● WORK ITEM:
Stop at the line containing "acc = trial_reg;": every line of the listing from the first up to that one must be set down exactly.
[Opening MATERIAL SUPPLIED section]
===== src/rtl/cc_sar_search.sv =====
// ---------------------------------------------------------------------------
// cc_sar_search
//   Successive-approximation search for an unknown value X that lives behind
//   an external combinational comparator. One bit is decided per clock, MSB
//   first; a W-bit search takes W TEST cycles plus one DONE cycle.
//
//   Ports:
//     CC_SAR_SEARCH_CLOCK_50      in   clock, rising edge
//     CC_SAR_SEARCH_RESET_InHigh  in   synchronous active-high reset
//     bus                         slave modport of cc_sar_search_if
//                                 (start/lessthan in, trial/result/busy/done out)
// ---------------------------------------------------------------------------
module cc_sar_search #(
  parameter int NUMBER_DATAWIDTH = 8
) (
  input  logic              CC_SAR_SEARCH_CLOCK_50,
  input  logic              CC_SAR_SEARCH_RESET_InHigh,
  cc_sar_search_if.slave    bus
);
  localparam int W  = NUMBER_DATAWIDTH;
  localparam int IW = (W > 2) ? $clog2(W) : 1;

  typedef enum logic [1:0] {IDLE, TEST, DONE} state_t;

  state_t          state_reg, state_next;
  logic [W-1:0]    trial_reg, trial_next;
  logic [W-1:0]    result_reg, result_next;
  logic [IW-1:0]   index_reg, index_next;
  logic [W-1:0]    acc;
  logic            busy, done;

  // State and datapath registers
  always_ff @(posedge CC_SAR_SEARCH_CLOCK_50) begin
    if (CC_SAR_SEARCH_RESET_InHigh) begin
      state_reg  <= IDLE;
      trial_reg  <= '0;
      result_reg <= '0;
      index_reg  <= '0;
    end else begin
      state_reg  <= state_next;
      trial_reg  <= trial_next;
      result_reg <= result_next;
      index_reg  <= index_next;
    end
  end

  // Next-state and datapath update
  always_comb begin
    state_next  = state_reg;
    trial_next  = trial_reg;
    result_next = result_reg;
    index_next  = index_reg;

    // The trial currently presented already carries the bit under test set;
    // the comparator decides whether that bit survives.
    acc = trial_reg;
    if (bus.CC_SAR_SEARCH_lessthan_In) begin
      acc[index_reg] = 1'b0;
    end

    case (state_reg)
      IDLE: begin
        trial_next = '0;
        if (bus.CC_SAR_SEARCH_start_In) begin
          state_next  = TEST;
          trial_next  = {1'b1, {(W-1){1'b0}}};
          result_next = '0;
          index_next  = IW'(W-1);
        end
      end
      TEST: begin
        if (index_reg == '0) begin
          // Last bit decided: publish the result, trial keeps its last value
          result_next = acc;
          state_next  = DONE;
        end else begin
          trial_next = acc | (W'(1) << (index_reg - 1'b1));
          index_next = index_reg - 1'b1;
        end
      end
      DONE: begin
        state_next = IDLE;
        trial_next = '0;
      end
      default: begin
        state_next = IDLE;
        trial_next = '0;
      end
    endcase
  end

  // Outputs decoded purely from registered state
  always_comb begin
    busy = 1'b0;
    done = 1'b0;
    case (state_reg)
      TEST:    busy = 1'b1;
      DONE: begin
        busy = 1'b1;
        done = 1'b1;
      end
      default: ;
    endcase
  end

  assign bus.CC_SAR_SEARCH_trial_OutBUS  = trial_reg;
  assign bus.CC_SAR_SEARCH_result_OutBUS = result_reg;
  assign bus.CC_SAR_SEARCH_busy_Out      = busy;
  assign bus.CC_SAR_SEARCH_done_Out      = done;

endmodule
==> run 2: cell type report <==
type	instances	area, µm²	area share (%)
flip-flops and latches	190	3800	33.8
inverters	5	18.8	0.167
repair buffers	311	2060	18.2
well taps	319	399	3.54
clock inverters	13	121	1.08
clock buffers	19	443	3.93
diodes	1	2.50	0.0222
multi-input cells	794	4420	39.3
===== config.mk =====
export PLATFORM = sky130hd
export DESIGN_NAME = multicycle_sequencer
export DESIGN_NICKNAME = d
export VERILOG_FILES = /design/src/rtl/mc_pkg.sv /design/src/rtl/mc_timeout_counter.sv /design/src/rtl/multicycle_sequencer.sv
export SDC_FILE = /design/constraint.sdc
export NUM_CORES = 1
export LEC_CHECK = 0
export ABC_AREA = 1
export BUFFER_PORTS_ARGS = -buffer_cell sky130_fd_sc_hd__buf_2
export CORE_ASPECT_RATIO = 2
export CORE_MARGIN = 1
export CORE_UTILIZATION = 40
export CTS_CLUSTER_SIZE = 16
export DETAILED_ROUTE_END_ITERATION = 12
export RECOVER_POWER = 100
export SETUP_SLACK_MARGIN = 0.3
export SLEW_MARGIN = 10
export SYNTH_ARGS = -nofsm -noshare
export SYNTH_HDL_FRONTEND = slang
export SYNTH_SLANG_ARGS = --single-unit

===== constraint.sdc =====
create_clock -name clk -period 3.6 [get_ports clk]
set_clock_uncertainty 0.2 [all_clocks]
set_input_delay 0.18 -clock clk [delete_from_list [all_inputs] [get_ports clk]]
set_output_delay 0.18 -clock clk [all_outputs]
set_load 0.03 [all_outputs]
<file path="src/rtl/riscv_multi_hs.sv">
// riscv_multi_hs: multicycle RV32 integer core with valid/ready instruction
// and data memory ports, so the memories may take any number of cycles.
// Optional feature macro: RV_MUL_EN adds mul (low 32 bits of the product).
module riscv_multi_hs #(
   parameter logic [31:0] RESET_PC = 32'h0,
   parameter int          IADDR_W  = 10,
   parameter int          DADDR_W  = 14,
   parameter logic [31:0] EOF_WORD = 32'hFFFF_FFFF
) (
   input  logic               CLOCK_50,
   input  logic               rst,
   output logic               imem_req,
   output logic [IADDR_W-1:0] imem_addr,
   input  logic               imem_rvalid,
   input  logic [31:0]        imem_rdata,
   output logic               dmem_req,
   output logic               dmem_we,
   output logic [DADDR_W-1:0] dmem_addr,
   output logic [31:0]        dmem_wdata,
   input  logic               dmem_ack,
   input  logic [31:0]        dmem_rdata,
   output logic               done,
   output logic               illegal,
   output logic [31:0]        clock_count,
   output logic [31:0]        instr_cnt
);

   typedef enum logic [2:0] {FETCH, FWAIT, DECODE, EXEC, MEM, WB, HALT} state_t;
   typedef enum logic [2:0] {K_ALU, K_LOAD, K_STORE, K_BRANCH, K_JAL, K_JALR, K_BAD} kind_t;

   state_t      state;
   kind_t       kind;
   logic [31:0] regs [0:31];
   logic [31:0] pc, ir, a, b, imm, alu_out, mdr;
   logic        wb_mem;
   logic [31:0] imm_dec, alu_res, old_pc;
   logic        taken;

   logic [6:0] opcode, f7;
   logic [4:0] rd, rs1, rs2;
   logic [2:0] f3;

   assign opcode = ir[6:0];
   assign rd     = ir[11:7];
   assign f3     = ir[14:12];
   assign rs1    = ir[19:15];
   assign rs2    = ir[24:20];
   assign f7     = ir[31:25];
   assign old_pc = pc - 32'd4;   // PC already advanced past this instruction

   assign imem_addr = IADDR_W'(pc >> 2);

   // Immediate extraction for I/S/B/U/J formats, sign-extended
   always_comb begin
      imm_dec = '0;
      case (opcode)
         7'b0010011, 7'b0000011, 7'b1100111: imm_dec = {{20{ir[31]}}, ir[31:20]};
         7'b0100011: imm_dec = {{20{ir[31]}}, ir[31:25], ir[11:7]};
         7'b1100011: imm_dec = {{19{ir[31]}}, ir[31], ir[7], ir[30:25], ir[11:8], 1'b0};
         7'b0110111, 7'b0010111: imm_dec = {ir[31:12], 12'b0};
         7'b1101111: imm_dec = {{11{ir[31]}}, ir[31], ir[19:12], ir[20], ir[30:21], 1'b0};
         default: imm_dec = '0;
      endcase
   end

   // Instruction classification and ALU; anything not listed falls to K_BAD
   always_comb begin
      kind    = K_BAD;
      alu_res = '0;
      taken   = 1'b0;
      case (opcode)
         7'b0110011: begin
            kind = K_ALU;
            case ({f7, f3})
               {7'h00, 3'b000}: alu_res = a + b;
               {7'h20, 3'b000}: alu_res = a - b;
               {7'h00, 3'b001}: alu_res = a << b[4:0];
               {7'h00, 3'b010}: alu_res = {31'b0, $signed(a) < $signed(b)};
               {7'h00, 3'b100}: alu_res = a ^ b;
               {7'h00, 3'b101}: alu_res = a >> b[4:0];
               {7'h20, 3'b101}: alu_res = $signed(a) >>> b[4:0];
               {7'h00, 3'b110}: alu_res = a | b;
               {7'h00, 3'b111}: alu_res = a & b;
`ifdef RV_MUL_EN
               {7'h01, 3'b000}: alu_res = a * b;
`endif
               default: kind = K_BAD;
            endcase
         end
         7'b0010011: begin
            kind = K_ALU;
            case (f3)
               3'b000: alu_res = a + imm;
               3'b010: alu_res = {31'b0, $signed(a) < $signed(imm)};
               3'b110: alu_res = a | imm;
               3'b111: alu_res = a & imm;
               default: kind = K_BAD;
            endcase
         end
         7'b0000011: if (f3 == 3'b010) kind = K_LOAD;
         7'b0100011: if (f3 == 3'b010) kind = K_STORE;
         7'b1100011: begin
            kind = K_BRANCH;
            case (f3)
               3'b000: taken = (a == b);
               3'b001: taken = (a != b);
               3'b100: taken = ($signed(a) <  $signed(b));
               3'b101: taken = ($signed(a) >= $signed(b));
               default: kind = K_BAD;
            endcase
         end
         7'b1101111: kind = K_JAL;
         7'b1100111: if (f3 == 3'b000) kind = K_JALR;
         7'b0110111: begin kind = K_ALU; alu_res = imm; end
         7'b0010111: begin kind = K_ALU; alu_res = old_pc + imm; end
         default: kind = K_BAD;
      endcase
   end

   // Core sequencer: fetch/decode/execute/memory/writeback with handshakes
   always_ff @(posedge CLOCK_50) begin
      if (rst) begin
         state       <= FETCH;
         pc          <= RESET_PC;
         clock_count <= '0;
         instr_cnt   <= '0;
         done        <= 1'b0;
         illegal     <= 1'b0;
         imem_req    <= 1'b0;
         dmem_req    <= 1'b0;
         dmem_we     <= 1'b0;
         for (int i = 0; i < 32; i++) regs[i] <= '0;
      end else begin
         if (state != HALT) clock_count <= clock_count + 32'd1;
         case (state)
            FETCH: begin
               imem_req <= 1'b1;
               state    <= FWAIT;
            end
            FWAIT: if (imem_rvalid) begin
               ir       <= imem_rdata;
               pc       <= pc + 32'd4;
               imem_req <= 1'b0;
               state    <= DECODE;
            end
            DECODE: begin
               if (ir == EOF_WORD) begin
                  done  <= 1'b1;
                  state <= HALT;
               end else begin
                  a     <= regs[rs1];
                  b     <= regs[rs2];
                  imm   <= imm_dec;
                  state <= EXEC;
               end
            end
            EXEC: begin
               case (kind)
                  K_ALU: begin
                     alu_out <= alu_res;
                     wb_mem  <= 1'b0;
                     state   <= WB;
                  end
                  K_LOAD, K_STORE: begin
                     dmem_req   <= 1'b1;
                     dmem_we    <= (kind == K_STORE);
                     dmem_addr  <= DADDR_W'((a + imm) >> 2);
                     dmem_wdata <= b;
                     state      <= MEM;
                  end
                  K_BRANCH: begin
                     if (taken) pc <= old_pc + imm;
                     instr_cnt <= instr_cnt + 32'd1;
                     state     <= FETCH;
                  end
                  K_JAL: begin
                     if (rd != 5'd0) regs[rd] <= pc;
                     pc        <= old_pc + imm;
                     instr_cnt <= instr_cnt + 32'd1;
                     state     <= FETCH;
                  end
                  K_JALR: begin
                     if (rd != 5'd0) regs[rd] <= pc;
                     pc        <= (a + imm) & ~32'd1;
                     instr_cnt <= instr_cnt + 32'd1;
                     state     <= FETCH;
                  end
                  default: begin
                     done    <= 1'b1;
                     illegal <= 1'b1;
                     state   <= HALT;
                  end
               endcase
            end
            MEM: if (dmem_ack) begin
               dmem_req <= 1'b0;
               dmem_we  <= 1'b0;
               if (dmem_we) begin
                  instr_cnt <= instr_cnt + 32'd1;
                  state     <= FETCH;
               end else begin
                  mdr    <= dmem_rdata;
                  wb_mem <= 1'b1;
                  state  <= WB;
               end
            end
            WB: begin
               if (rd != 5'd0) regs[rd] <= wb_mem ? mdr : alu_out;
               instr_cnt <= instr_cnt + 32'd1;
               state     <= FETCH;
            end
            default: ;   // HALT is terminal until reset
         endcase
      end
   end

endmodule

</file>
--- src/rtl/hs_ser_pkg.sv ---
// -----------------------------------------------------------------------------
// hs_ser_pkg
// Shared types and helpers for the HS transmit serializer.
//   ser_state_t  : serializer FSM state (IDLE / SYNC / SHIFT)
//   SYNC_DEFAULT : default SoT sync pattern
//   calc_beats   : beats per input word (WIDTH / OUT_W)
//   calc_cnt_w   : beat counter width, $clog2(BEATS) with a floor of 1
// -----------------------------------------------------------------------------
package hs_ser_pkg;

  typedef enum logic [1:0] {
    ST_IDLE  = 2'd0,
    ST_SYNC  = 2'd1,
    ST_SHIFT = 2'd2
  } ser_state_t;

  localparam logic [7:0] SYNC_DEFAULT = 8'hB8;

  function automatic int calc_beats(input int width, input int out_w);
    return width / out_w;
  endfunction

  function automatic int calc_cnt_w(input int beats);
    return (beats > 1) ? $clog2(beats) : 1;
  endfunction

endpackage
[Closing MATERIAL SUPPLIED section]
● OUTPUT FOR THIS EXERCISE:
===== src/rtl/cc_sar_search.sv =====
// ---------------------------------------------------------------------------
// cc_sar_search
//   Successive-approximation search for an unknown value X that lives behind
//   an external combinational comparator. One bit is decided per clock, MSB
//   first; a W-bit search takes W TEST cycles plus one DONE cycle.
//
//   Ports:
//     CC_SAR_SEARCH_CLOCK_50      in   clock, rising edge
//     CC_SAR_SEARCH_RESET_InHigh  in   synchronous active-high reset
//     bus                         slave modport of cc_sar_search_if
//                                 (start/lessthan in, trial/result/busy/done out)
// ---------------------------------------------------------------------------
module cc_sar_search #(
  parameter int NUMBER_DATAWIDTH = 8
) (
  input  logic              CC_SAR_SEARCH_CLOCK_50,
  input  logic              CC_SAR_SEARCH_RESET_InHigh,
  cc_sar_search_if.slave    bus
);
  localparam int W  = NUMBER_DATAWIDTH;
  localparam int IW = (W > 2) ? $clog2(W) : 1;

  typedef enum logic [1:0] {IDLE, TEST, DONE} state_t;

  state_t          state_reg, state_next;
  logic [W-1:0]    trial_reg, trial_next;
  logic [W-1:0]    result_reg, result_next;
  logic [IW-1:0]   index_reg, index_next;
  logic [W-1:0]    acc;
  logic            busy, done;

  // State and datapath registers
  always_ff @(posedge CC_SAR_SEARCH_CLOCK_50) begin
    if (CC_SAR_SEARCH_RESET_InHigh) begin
      state_reg  <= IDLE;
      trial_reg  <= '0;
      result_reg <= '0;
      index_reg  <= '0;
    end else begin
      state_reg  <= state_next;
      trial_reg  <= trial_next;
      result_reg <= result_next;
      index_reg  <= index_next;
    end
  end

  // Next-state and datapath update
  always_comb begin
    state_next  = state_reg;
    trial_next  = trial_reg;
    result_next = result_reg;
    index_next  = index_reg;

    // The trial currently presented already carries the bit under test set;
    // the comparator decides whether that bit survives.
    acc = trial_reg;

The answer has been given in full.